== SUPPLIED MATERIAL ==

`config.mk`:
```
export PLATFORM = sky130hd
export DESIGN_NAME = e8e9_stream_decoder_core
export DESIGN_NICKNAME = d
export VERILOG_FILES = /design/src/design/e8e9_pkg.sv /design/src/design/e8e9_restore.sv /design/src/design/e8e9_stream_decoder_core.sv
export VERILOG_INCLUDE_DIRS = /design/src /design/src/design
export SDC_FILE = /design/constraint.sdc
export NUM_CORES = 1
export LEC_CHECK = 0
export ABC_AREA = 1
export BUFFER_PORTS_ARGS = -buffer_cell sky130_fd_sc_hd__buf_2
export CELL_PAD_IN_SITES_DETAIL_PLACEMENT = 0
export CELL_PAD_IN_SITES_GLOBAL_PLACEMENT = 1
export CORE_MARGIN = 1.5
export CORE_UTILIZATION = 45
export CTS_CLUSTER_SIZE = 28
export DETAILED_ROUTE_END_ITERATION = 7
export PLACE_DENSITY_LB_ADDON = 0.1
export SLEW_MARGIN = 20
export SYNTH_ARGS = -nofsm -noshare
export SYNTH_HDL_FRONTEND = slang
export SYNTH_SLANG_ARGS = --single-unit
```
`constraint.sdc`:
```
create_clock -name clk -period 4.9 [get_ports clk]
set_clock_uncertainty 0.05 [all_clocks]
set_input_delay 0.245 -clock clk [delete_from_list [all_inputs] [get_ports clk]]
set_output_delay 0.245 -clock clk [all_outputs]
set_load 0.01 [all_outputs]
```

===

#### [WORK TASK]
All entries are to be output exactly as they stand.

#### [SOLVED PROBLEM]
`config.mk`:
```
export PLATFORM = sky130hd
export DESIGN_NAME = e8e9_stream_decoder_core
export DESIGN_NICKNAME = d
export VERILOG_FILES = /design/src/design/e8e9_pkg.sv /design/src/design/e8e9_restore.sv /design/src/design/e8e9_stream_decoder_core.sv
export VERILOG_INCLUDE_DIRS = /design/src /design/src/design
export SDC_FILE = /design/constraint.sdc
export NUM_CORES = 1
export LEC_CHECK = 0
export ABC_AREA = 1
export BUFFER_PORTS_ARGS = -buffer_cell sky130_fd_sc_hd__buf_2
export CELL_PAD_IN_SITES_DETAIL_PLACEMENT = 0
export CELL_PAD_IN_SITES_GLOBAL_PLACEMENT = 1
export CORE_MARGIN = 1.5
export CORE_UTILIZATION = 45
export CTS_CLUSTER_SIZE = 28
export DETAILED_ROUTE_END_ITERATION = 7
export PLACE_DENSITY_LB_ADDON = 0.1
export SLEW_MARGIN = 20
export SYNTH_ARGS = -nofsm -noshare
export SYNTH_HDL_FRONTEND = slang
export SYNTH_SLANG_ARGS = --single-unit
```
`constraint.sdc`:
```
create_clock -name clk -period 4.9 [get_ports clk]
set_clock_uncertainty 0.05 [all_clocks]
set_input_delay 0.245 -clock clk [delete_from_list [all_inputs] [get_ports clk]]
set_output_delay 0.245 -clock clk [all_outputs]
set_load 0.01 [all_outputs]
```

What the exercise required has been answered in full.